Saved data entries
++++++++++
--- config.mk ---
export PLATFORM = sky130hd
export DESIGN_NAME = predictor_table_ctrl
export DESIGN_NICKNAME = d
export VERILOG_FILES = /design/src/rtl/predictor_pkg.sv /design/src/rtl/predictor_index_hash.sv /design/src/rtl/predictor_table_ctrl.sv
export SDC_FILE = /design/constraint.sdc
export NUM_CORES = 1
export LEC_CHECK = 0
export BUFFER_PORTS_ARGS = -buffer_cell sky130_fd_sc_hd__buf_2
export CORE_UTILIZATION = 50
export CTS_CLUSTER_DIAMETER = 30
export DETAILED_ROUTE_END_ITERATION = 6
export GPL_ROUTABILITY_DRIVEN = 0
export PLACE_DENSITY = 0.87
export SLEW_MARGIN = 40
export SYNTH_ARGS = -nofsm -noshare
export SYNTH_HDL_FRONTEND = slang
export SYNTH_SLANG_ARGS = --single-unit
--- constraint.sdc ---
create_clock -name clk -period 4.9 [get_ports clk]
set_clock_uncertainty 0.2 [all_clocks]
set_input_delay 0.735 -clock clk [delete_from_list [all_inputs] [get_ports clk]]
set_output_delay 0.735 -clock clk [all_outputs]
set_load 0.02 [all_outputs]
--- src/rtl/predictor_pkg.sv ---
// Shared types for the gshare predictor: 2-bit counter encoding, controller FSM states
// and the saturating counter update helpers.
package predictor_pkg;

    typedef logic [1:0] counter_t;

    localparam counter_t SNT = 2'b00;
    localparam counter_t WNT = 2'b01;
    localparam counter_t WT  = 2'b10;
    localparam counter_t ST  = 2'b11;

    typedef enum logic [1:0] {
        S_INIT       = 2'b00,
        S_INIT_FLUSH = 2'b01,
        S_IDLE       = 2'b10,
        S_RD         = 2'b11
    } state_t;

    function automatic counter_t sat_inc(input counter_t c);
        counter_t r;
        case (c)
            SNT:     r = WNT;
            WNT:     r = WT;
            WT:      r = ST;
            ST:      r = ST;
            default: r = ST;
        endcase
        return r;
    endfunction

    function automatic counter_t sat_dec(input counter_t c);
        counter_t r;
        case (c)
            SNT:     r = SNT;
            WNT:     r = SNT;
            WT:      r = WNT;
            ST:      r = WT;
            default: r = SNT;
        endcase
        return r;
    endfunction

endpackage

--- src/rtl/predictor_index_hash.sv ---
// Gshare index hash: word-aligned PC bits XOR global history. Also meant for the BTB indexer.
module predictor_index_hash #(
    parameter int INDEX_WIDTH = 8,
    parameter int PC_WIDTH    = 32
) (
    input  logic [PC_WIDTH-1:0]    i_pc,
    input  logic [INDEX_WIDTH-1:0] i_ghr,
    output logic [INDEX_WIDTH-1:0] o_index
);

    // Byte-offset and high PC bits do not take part in the hash.
    logic w_unused_pc;
    assign w_unused_pc = ^{i_pc[PC_WIDTH-1:INDEX_WIDTH+2], i_pc[1:0]};

    assign o_index = i_pc[INDEX_WIDTH+1:2] ^ i_ghr;

endmodule

--- src/rtl/predictor_table_ctrl.sv ---
// Gshare predictor controller: owns the dual-port counter SRAM, runs the init sweep,
// serves fetch predictions on port 0 and read-modify-write updates on port 1.
module predictor_table_ctrl
    import predictor_pkg::*;
#(
    parameter int       INDEX_WIDTH = 8,
    parameter int       PC_WIDTH    = 32,
    parameter counter_t INIT_STATE  = WNT
) (
    input  logic                   clk,
    input  logic                   rst_n,
    input  logic                   pred_req_valid,
    input  logic [PC_WIDTH-1:0]    pred_req_pc,
    output logic                   pred_req_ready,
    output logic                   pred_rsp_valid,
    output logic                   pred_rsp_taken,
    output logic [INDEX_WIDTH-1:0] pred_rsp_index,
    input  logic                   upd_valid,
    input  logic [INDEX_WIDTH-1:0] upd_index,
    input  logic                   upd_taken,
    output logic                   upd_ready,
    output logic                   init_done,
    output logic                   tbl_csb0,
    output logic                   tbl_web0,
    output logic [INDEX_WIDTH-1:0] tbl_addr0,
    input  logic [1:0]             tbl_dout0,
    output logic                   tbl_csb1,
    output logic                   tbl_web1,
    output logic [INDEX_WIDTH-1:0] tbl_addr1,
    output logic [1:0]             tbl_din1,
    input  logic [1:0]             tbl_dout1
);

    localparam logic [INDEX_WIDTH-1:0] IDX_ONE  = {{(INDEX_WIDTH-1){1'b0}}, 1'b1};
    localparam logic [INDEX_WIDTH-1:0] IDX_LAST = {INDEX_WIDTH{1'b1}};

    state_t                 r_state, w_state_nxt;
    logic [INDEX_WIDTH-1:0] r_sweep, w_sweep_nxt;
    logic [INDEX_WIDTH-1:0] r_ghr, w_ghr_nxt;
    logic [INDEX_WIDTH-1:0] r_upd_idx;
    logic                   r_upd_taken;
    logic                   r_init_done;
    logic                   r_rsp_valid;
    logic [INDEX_WIDTH-1:0] r_rsp_idx;
    logic                   r_byp_hit;
    logic                   r_byp_taken;
    logic [INDEX_WIDTH-1:0] w_idx;
    logic                   w_pred_acc;
    logic                   w_upd_acc;
    counter_t               w_new_ctr;
    logic                   w_unused_dout0;

    predictor_index_hash #(
        .INDEX_WIDTH (INDEX_WIDTH),
        .PC_WIDTH    (PC_WIDTH)
    ) u_hash (
        .i_pc    (pred_req_pc),
        .i_ghr   (r_ghr),
        .o_index (w_idx)
    );

    assign w_pred_acc = pred_req_valid & r_init_done;
    assign w_upd_acc  = upd_valid & upd_ready;
    assign w_new_ctr  = r_upd_taken ? sat_inc(tbl_dout1) : sat_dec(tbl_dout1);

    // Port 0: read-only prediction port, addressed in the accept cycle.
    always_comb begin
        tbl_csb0  = 1'b1;
        tbl_web0  = 1'b1;
        tbl_addr0 = '0;
        if (w_pred_acc) begin
            tbl_csb0  = 1'b0;
            tbl_addr0 = w_idx;
        end else begin
            tbl_csb0  = 1'b1;
        end
    end

    // Port 1 FSM: init sweep, then read (IDLE) / write-back (RD) counter updates.
    always_comb begin
        w_state_nxt = r_state;
        w_sweep_nxt = r_sweep;
        w_ghr_nxt   = r_ghr;
        upd_ready   = 1'b0;
        tbl_csb1    = 1'b1;
        tbl_web1    = 1'b1;
        tbl_addr1   = '0;
        tbl_din1    = SNT;
        // Held in reset, the SRAM must see a deselected port even though the state reads INIT.
        if (!rst_n) begin
            w_state_nxt = S_INIT;
        end else begin
            case (r_state)
                S_INIT: begin
                    tbl_csb1  = 1'b0;
                    tbl_web1  = 1'b0;
                    tbl_addr1 = r_sweep;
                    tbl_din1  = INIT_STATE;
                    if (r_sweep == IDX_LAST) begin
                        w_state_nxt = S_INIT_FLUSH;
                    end else begin
                        w_sweep_nxt = r_sweep + IDX_ONE;
                    end
                end
                S_INIT_FLUSH: begin
                    w_state_nxt = S_IDLE;
                end
                S_IDLE: begin
                    upd_ready = 1'b1;
                    if (upd_valid) begin
                        tbl_csb1    = 1'b0;
                        tbl_addr1   = upd_index;
                        w_ghr_nxt   = {r_ghr[INDEX_WIDTH-2:0], upd_taken};
                        w_state_nxt = S_RD;
                    end else begin
                        w_state_nxt = S_IDLE;
                    end
                end
                S_RD: begin
                    tbl_csb1    = 1'b0;
                    tbl_web1    = 1'b0;
                    tbl_addr1   = r_upd_idx;
                    tbl_din1    = w_new_ctr;
                    w_state_nxt = S_IDLE;
                end
                default: begin
                    w_state_nxt = S_INIT;
                end
            endcase
        end
    end

    // Controller state: FSM, sweep pointer, history and the held update.
    always_ff @(posedge clk or negedge rst_n) begin
        if (!rst_n) begin
            r_state     <= S_INIT;
            r_sweep     <= '0;
            r_ghr       <= '0;
            r_upd_idx   <= '0;
            r_upd_taken <= 1'b0;
            r_init_done <= 1'b0;
        end else begin
            r_state <= w_state_nxt;
            r_sweep <= w_sweep_nxt;
            r_ghr   <= w_ghr_nxt;
            if (w_upd_acc) begin
                r_upd_idx   <= upd_index;
                r_upd_taken <= upd_taken;
            end
            if (r_state == S_INIT_FLUSH) begin
                r_init_done <= 1'b1;
            end
        end
    end

    // Prediction response pipe; a read issued during RD to the written index is stale, so forward.
    always_ff @(posedge clk or negedge rst_n) begin
        if (!rst_n) begin
            r_rsp_valid <= 1'b0;
            r_rsp_idx   <= '0;
            r_byp_hit   <= 1'b0;
            r_byp_taken <= 1'b0;
        end else begin
            r_rsp_valid <= w_pred_acc;
            if (w_pred_acc) begin
                r_rsp_idx <= w_idx;
            end
            r_byp_hit   <= w_pred_acc && (r_state == S_RD) && (w_idx == r_upd_idx);
            r_byp_taken <= w_new_ctr[1];
        end
    end

    assign w_unused_dout0 = tbl_dout0[0];

    assign pred_req_ready = r_init_done;
    assign init_done      = r_init_done;
    assign pred_rsp_valid = r_rsp_valid;
    assign pred_rsp_index = r_rsp_idx;
    assign pred_rsp_taken = r_rsp_valid & (r_byp_hit ? r_byp_taken : tbl_dout0[1]);

endmodule

==> results.toml, run 1 <==
[setup_path]
rrSetupSlack_ps = 2700
cpPeakStageDelay_ps = 430
worstSetupPathType = "reg2out"
start_kind = "flip-flop"
worstReg2RegStart = "r_state[0]"
path_buf_inv = 2
cp.required_ps = 3960
r2r_end = "r_sweep[6]"
cpMaxStageDelayCell = "a222oi_1"
crit_path_max_fanout = 8
critPathTopFamily = "compound AO/OA/AOI/OAI gates"
crit_chain = "inv_1 > ha_1 > and2_1 > a222oi_1 > nor2_1 > buf_2"
reg2reg_depth = 6
end_kind = "output pin"
cp.arrival_ps = 2010

[global_routing]
grt_pass1_wl_mm = 7.33
track_usage = 0.232
grt_pass1_vias = 1563
grt_max_degree = 27
overflow = 0
antenna_found_initial = 0

[power_and_ir_drop]
p_total_uw = 799
p_leak_nw = 1.39
pwr-share-seq = 0.498
pwr-share-clk = 0.272
p_int_uw = 546
irDropWorstVdd_mv = 0.204
netSwitchingFraction = 0.317
combPwrFrac = 0.230
p_per_area_mw_per_mm2 = 324
p_sw_uw = 253

[final_layout]
finalNonFillerCells = 289
drive_gt1_frac = 0.393
nets = 296
areaGrowthSynthToFinish_pct = 19.1
diodes = 0

[sta]
finalCritPeriodShare = 0.600
hold_violations = 0
fmax_mhz = 340
grt_setup_unrepaired = "false"
finalCriticalPeriod_ps = 2940
relSlewSlack = 0.612
worst_pin_slew_ps = 580
slew_viol_final = 0
timing.hold.ws_ps = 229
setup_violations = 0
setup_tns_ps = 0
timing.final.ws_setup_ps = 1960

[clock_network]
cts-htree-levels = 2
path_clk_slew_ps = 70
cts_hold_buf = 0
clock_path_buffers = 2
cts.sinks = 39
cts_resized = 0
cts_setup_buffers = 0
cts_tree = "built"
clock_latency_ps = 290
cts_inserted_buffers = 5
cts_root_buffer = "clkbuf_8"

[min_path]
min_path_type = "in2async"

[placement]
dp_slack_ps = 1980
placed_cells = 282
hpwlAfterDp_mm = 3.45
port_buffers = 57

[synth]
synth.distinct_cells = 39
syn_inst = 182
synth-edff-count = 0
ys.flop_type = "dfrtp_1"
synth-seq-area-share = 0.471
synthTopCellsByArea = "dfrtp_1 47%, mux2_2 9.2%, ha_1 4.8%"
yosysTopAreaCell = "dfrtp_1"
yosysWarnings = 0
synth_top_area_frac = 0.471
async_flop_share = 1.00
avgSynthCellArea_sq_um = 11.4
synth_area_sq_mm = 0.00207
synth_fp_nets = 239
synth-seq-cells = 39

[outcome]
status = "complete, no violations"

[floorplan]
die-area_sq_mm = 0.00441
die_h_microns = 66.4
start_util = 0.518
core_area_sq_mm = 0.00400
fp.dieW_microns = 66.4
fp-row-count = 23
ios = 84

[drt]
vias = 1597
viasPerCell = 5.53
dr.pass1.iters = 4
drc_errors = 0
drtAntennaViolNets = 0
drt-initial-drc-count = 97
routedWlPerCell_microns = 15.9
finalWirelength_mm = 4.61

[job]
maxCapViolCount = 0
==> per-layer routing <==
layer,share of wire,vias to the layer above,track usage
li1,-,745,-
met4,0.022,0,0.106
met2,0.50,64,0.383
met1,0.41,779,0.278
met5,0,-,0
met3,0.068,9,0.0655
==> registers in the layout (all words and copies together), names as in the netlist <==
signal,count
r_state,2
pred_rsp_index,8
r_byp_taken,1
init_done,1
r_upd_taken,1
r_upd_idx,8
r_byp_hit,1
r_ghr,8
r_sweep,8
pred_rsp_valid,1
==> cells in the mapped netlist (3+ instances only) <==
cell,n
nand2_1,4
nand2b_1,3
inv_1,6
a21o_1,8
buf_4,4
mux2_2,17
ha_1,8
xnor2_1,10
nand3_1,5
o21a_1,4
nor2_1,18
a21oi_1,6
dfrtp_1,39
xor2_1,8
a222oi_1,7
==> metrics by stage <==
step	util	instance area, sq um
after floorplan	-	2070
after global placement	0.595	2380
after detailed placement	0.595	2380
after CTS	0.617	2470
after global routing	0.617	2470
final	0.617	2470
==> area by class of cell <==
type | count | area [sq um]
clock buffers | 6 | 82.6
repair buffers | 58 | 293
inverters | 6 | 22.5
clock inverters | 1 | 5.00
fillers | 320 | 1530
well taps | 50 | 62.6
multi-input cells | 129 | 1030
flip-flops and latches | 39 | 976
==> logic make-up (layout without fill, tap and decap cells) <==
family,after synthesis,in the layout,synth area share
compound gates,30,30,0.107
xor+xnor,18,18,0.0761
fa+ha+maj,10,10,0.0580
buf+inv,14,71,0.0338
flops,39,39,0.471
mux,21,21,0.115
other cells,1,1,0.00181
simple gates,49,49,0.137
==> cells in the final DEF, fill, tap and decap left out, types with 3 or more instances in the layout <==
| cell type | n |
|---|---|
| nor2_1 | 18 |
| mux2_2 | 17 |
| a222oi_1 | 7 |
| ha_1 | 8 |
| nand2_1 | 4 |
| nand3_1 | 5 |
| xnor2_1 | 10 |
| clkbuf_8 | 6 |
| xor2_1 | 8 |
| dfrtp_1 | 39 |
| buf_2 | 57 |
| inv_1 | 6 |
| nand2b_1 | 3 |
| o21a_1 | 4 |
| a21o_1 | 8 |
| a21oi_1 | 6 |
==> worst max path at each step <==
| stage | start | to | slack [ps] | depth (start not counted) |
|---|---|---|---|---|
| 4_1_cts | r_state[0] | tbl_addr1[3] | 1950 | 6 |
| 3_3_place_gp | rst_n | tbl_addr1[6] | 1990 | 4 |
| 5_1_grt | r_state[0] | tbl_addr1[4] | 1810 | 6 |
| 6_report | r_state[0] | tbl_addr1[4] | 1960 | 6 |
| 3_5_place_dp | rst_n | tbl_addr1[6] | 1980 | 4 |
| 2_1_floorplan | rst_n | tbl_addr1[6] | 2500 | 4 |
==> power by group through the flow <==
stage,combinational (mW),clock (mW),sequential (mW)
final,0.184,0.218,0.398
after detailed placement,0.182,0,0.402
after floorplan,0.133,0,0.391
after global placement,0.180,0,0.401
after global routing,0.205,0.234,0.402
after CTS,0.184,0.224,0.396
Power figures use the tool's default switching activity.
==> run 2: changes to the inputs <==
--- a/config.mk
+++ b/config.mk
@@ -6,11 +6,11 @@
 export NUM_CORES = 1
 export LEC_CHECK = 0
 export BUFFER_PORTS_ARGS = -buffer_cell sky130_fd_sc_hd__buf_2
-export CORE_UTILIZATION = 50
+export CORE_UTILIZATION = 48
 export CTS_CLUSTER_DIAMETER = 30
 export DETAILED_ROUTE_END_ITERATION = 6
 export GPL_ROUTABILITY_DRIVEN = 0
-export PLACE_DENSITY = 0.87
+export PLACE_DENSITY = 0.85
 export SLEW_MARGIN = 40
 export SYNTH_ARGS = -nofsm -noshare
 export SYNTH_HDL_FRONTEND = slang
==> constraint.sdc (replaced) <==
create_clock -name clk -period 2.8 [get_ports clk]
set_clock_uncertainty 0.2 [all_clocks]
set_input_delay 0.42 -clock clk [delete_from_list [all_inputs] [get_ports clk]]
set_output_delay 0.42 -clock clk [all_outputs]
set_load 0.02 [all_outputs]
==> run 2 against run 1 <==
Against the previous run: hold slack worse by 51 ps; sequential share of layout area shrank 0.38 points; register-to-register slack lost 2100 ps; non-clock buffer count increased by 2; utilization shrank 0.72 points; global-route usage shrank 0.89 points; clock power is 69% higher; routed wire length decreased by 2.0%; sequential power grew 75%; power increased by 74%; first-iteration DRC count rose by 35%; design area rose by 0.96%; largest power group unchanged; highest routed layer unchanged.
==> results.toml, run 2 (synthesis results as in run 1) <==
[outcome]
status = "complete, no violations"

[final_layout]
fill_cells = 331
areaGrowthSynthToFinish_pct = 20.2
layout_common_cells = "57 x buf_2, 39 x dfrtp_1, 18 x nor2_1"
layout_commonest_cell = "buf_2"
diodes = 0
finalNonFillerCells = 292
drive_gt1_frac = 0.388
stdcell_area_sq_mm = 0.00249
nets = 298

[sta]
setup_tns_ps = 0
fmax_mhz = 381
finalCriticalPeriod_ps = 2630
worst_pin_slew_ps = 583
hold_violations = 0
timing.hold.ws_ps = 178
relSlewSlack = 0.612
setup_violations = 0
grt_setup_unrepaired = "false"
timing.final.ws_setup_ps = 173
finalCritPeriodShare = 0.938
slew_viol_final = 0

[floorplan]
die_h_microns = 67.7
fp.dieW_microns = 67.7
die-area_sq_mm = 0.00458
core_area_sq_mm = 0.00409
fp-row-count = 23
ios = 84
start_util = 0.507

[drt]
dr.max_layer_used = "met4"
drtAntennaViolNets = 0
routedWlPerCell_microns = 15.5
wl_met3_microns = 229
finalWirelength_mm = 4.51
dr.pass1.iters = 4
drc_errors = 0
vias = 1592
m1WireLength_mm = 1.93
viasPerCell = 5.45
drt-initial-drc-count = 131
wl_met2_mm = 2.26

[setup_path]
crit_chain = "inv_1 > ha_1 > and2_1 > a222oi_1 > nor2_1 > buf_2"
cpPeakStageDelay_ps = 430
cpMaxStageDelayCell = "dfrtp_1"
start_kind = "flip-flop"
worstSetupPathType = "reg2out"
crit_path_max_fanout = 8
cp.arrival_ps = 2010
path_buf_inv = 2
end_kind = "output pin"
cp.required_ps = 2180
critPathTopFamily = "flip-flops"

[clock_network]
cts.sinks = 39
clock_latency_ps = 290
cts-htree-levels = 2
cts_inserted_buffers = 5
cts_root_buffer = "clkbuf_8"
cts_setup_buffers = 0
cts_tree = "built"
clock_path_buffers = 2
path_clk_slew_ps = 70

[global_routing]
antenna_found_initial = 0
overflow = 0
grt_pass1_vias = 1574
track_usage = 0.223
grt_pass1_wl_mm = 7.31
grt_max_degree = 20

[placement]
placed_cells = 283
dp_slack_ps = 480
hpwlAfterDp_mm = 3.45
port_buffers = 57
placed_cell_area_sq_mm = 0.00240

[power_and_ir_drop]
p_sw_uw = 449
pwr-share-clk = 0.265
pwr-share-seq = 0.501
netSwitchingFraction = 0.323
irDropWorstVdd_mv = 0.322
combPwrFrac = 0.234
p_leak_nw = 1.40
p_int_uw = 941
p_per_area_mw_per_mm2 = 558

[job]
maxCapViolCount = 0

[min_path]
min_path_type = "in2reg"
[run 2: cell count changes in the layout (fill, tap and decap cells not counted), sizes merged]
cell,change
buf,+1
clkbuf,+1
dlygate4sd3,+1
[run 2: repair_timing]
action,CTS,global route
resized for setup,0,0
hold buffers,1,0
endpoints found under the hold margin,8,0
[run 2: power groups by stage]
stage,Sequential (mW),Combinational [mW],Clock (mW)
3_3_place_gp,0.704,0.317,0
4_1_cts,0.695,0.328,0.370
2_1_floorplan,0.685,0.234,0
6_report,0.697,0.326,0.368
3_5_place_dp,0.705,0.324,0
5_1_grt,0.702,0.358,0.402
[run 2: stage by stage]
stage / power (mW) / util
after floorplan: 0.919 / -
after global placement: 1.02 / 0.587
after detailed placement: 1.03 / 0.587
after CTS: 1.39 / 0.610
after global routing: 1.46 / 0.610
final: 1.39 / 0.610
[run 2: final cells by class]
type / count / area (sq um) / share of cell area
Multi-Input combinational cell: 129 / 1030 / 0.412
Inverter: 6 / 22.5 / 0.00904
Sequential cell: 39 / 976 / 0.392
Clock inverter: 1 / 5.00 / 0.00201
Tap cell: 50 / 62.6 / 0.0251
Clock buffer: 7 / 76.3 / 0.0306
Timing Repair Buffer: 60 / 323 / 0.130
[run 2: worst paths after layout]
kind | start | endpoint | slack [ps] | depth (start not counted)
worst min register to register | pred_rsp_index[1] | pred_rsp_index[1] | 270 | 1
worst min-delay path | upd_taken | r_ghr[0] | 180 | 2
max in group asynchronous | rst_n | pred_rsp_index[1] | 1330 | 4
worst max register to register | r_state[0] | r_sweep[6] | 590 | 6
worst max-delay path | r_state[0] | tbl_addr1[3] | 170 | 6
min in group asynchronous | rst_n | pred_rsp_index[0] | 360 | 2
[run 2: routing by layer]
| layer | vias to the layer above | GRT usage |
|---|---|---|
| li1 | 759 | - |
| met1 | 774 | 0.273 |
| met2 | 48 | 0.371 |
| met3 | 11 | 0.0591 |
| met4 | 0 | 0.0851 |
| met5 | - | 0 |
==> run 3: changes to the inputs <==
--- a/config.mk
+++ b/config.mk
@@ -5,7 +5,8 @@
 export SDC_FILE = /design/constraint.sdc
 export NUM_CORES = 1
 export LEC_CHECK = 0
-export BUFFER_PORTS_ARGS = -buffer_cell sky130_fd_sc_hd__buf_2
+export BUFFER_PORTS_ARGS = -buffer_cell sky130_fd_sc_hd__clkbuf_2
+export CAP_MARGIN = 10
 export CORE_UTILIZATION = 48
 export CTS_CLUSTER_DIAMETER = 30
 export DETAILED_ROUTE_END_ITERATION = 6
==> run 3 against run 2 <==
Against the previous run: utilization fell by 0.49 points; flip-flop and latch count did not move; global-route usage fell by 0.37 points; hold slack got worse by 6.1 ps; first-iteration DRC count fell by 4.6%; worst setup slack got worse by 60 ps.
++++++++++
AIM OF THE EXERCISE
Going through the data, tally the lines containing "noshare" and report only the result.

TASK RESPONSE
2